→ WORK TASK: Find every line in the records below that holds the word "fill", and copy each one.

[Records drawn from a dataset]
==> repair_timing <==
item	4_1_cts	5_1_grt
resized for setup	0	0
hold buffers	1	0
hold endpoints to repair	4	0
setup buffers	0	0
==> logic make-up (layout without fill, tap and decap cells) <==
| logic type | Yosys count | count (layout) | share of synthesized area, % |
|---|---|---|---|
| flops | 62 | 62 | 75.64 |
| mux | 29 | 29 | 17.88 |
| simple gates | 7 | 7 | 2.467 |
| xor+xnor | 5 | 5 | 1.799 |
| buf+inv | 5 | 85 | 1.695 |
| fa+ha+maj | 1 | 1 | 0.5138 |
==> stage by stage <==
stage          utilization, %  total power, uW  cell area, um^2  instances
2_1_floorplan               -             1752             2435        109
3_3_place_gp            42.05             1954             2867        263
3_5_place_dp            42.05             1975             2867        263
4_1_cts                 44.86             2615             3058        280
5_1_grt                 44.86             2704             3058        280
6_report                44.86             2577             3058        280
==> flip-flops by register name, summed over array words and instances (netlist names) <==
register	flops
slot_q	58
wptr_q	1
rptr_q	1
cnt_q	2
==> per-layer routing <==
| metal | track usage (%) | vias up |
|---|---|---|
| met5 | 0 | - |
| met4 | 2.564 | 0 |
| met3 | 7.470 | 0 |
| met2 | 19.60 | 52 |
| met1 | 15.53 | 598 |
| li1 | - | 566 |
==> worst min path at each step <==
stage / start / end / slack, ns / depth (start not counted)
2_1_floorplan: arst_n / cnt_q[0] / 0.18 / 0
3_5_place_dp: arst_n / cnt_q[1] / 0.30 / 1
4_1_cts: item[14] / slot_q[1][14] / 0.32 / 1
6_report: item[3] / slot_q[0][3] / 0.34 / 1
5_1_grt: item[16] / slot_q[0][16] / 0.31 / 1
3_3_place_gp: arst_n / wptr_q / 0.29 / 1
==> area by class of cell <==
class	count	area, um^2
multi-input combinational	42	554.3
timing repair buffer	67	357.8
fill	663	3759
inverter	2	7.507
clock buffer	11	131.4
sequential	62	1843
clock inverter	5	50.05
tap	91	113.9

→ EXPECTED ANSWER:
==> logic make-up (layout without fill, tap and decap cells) <==
fill	663	3759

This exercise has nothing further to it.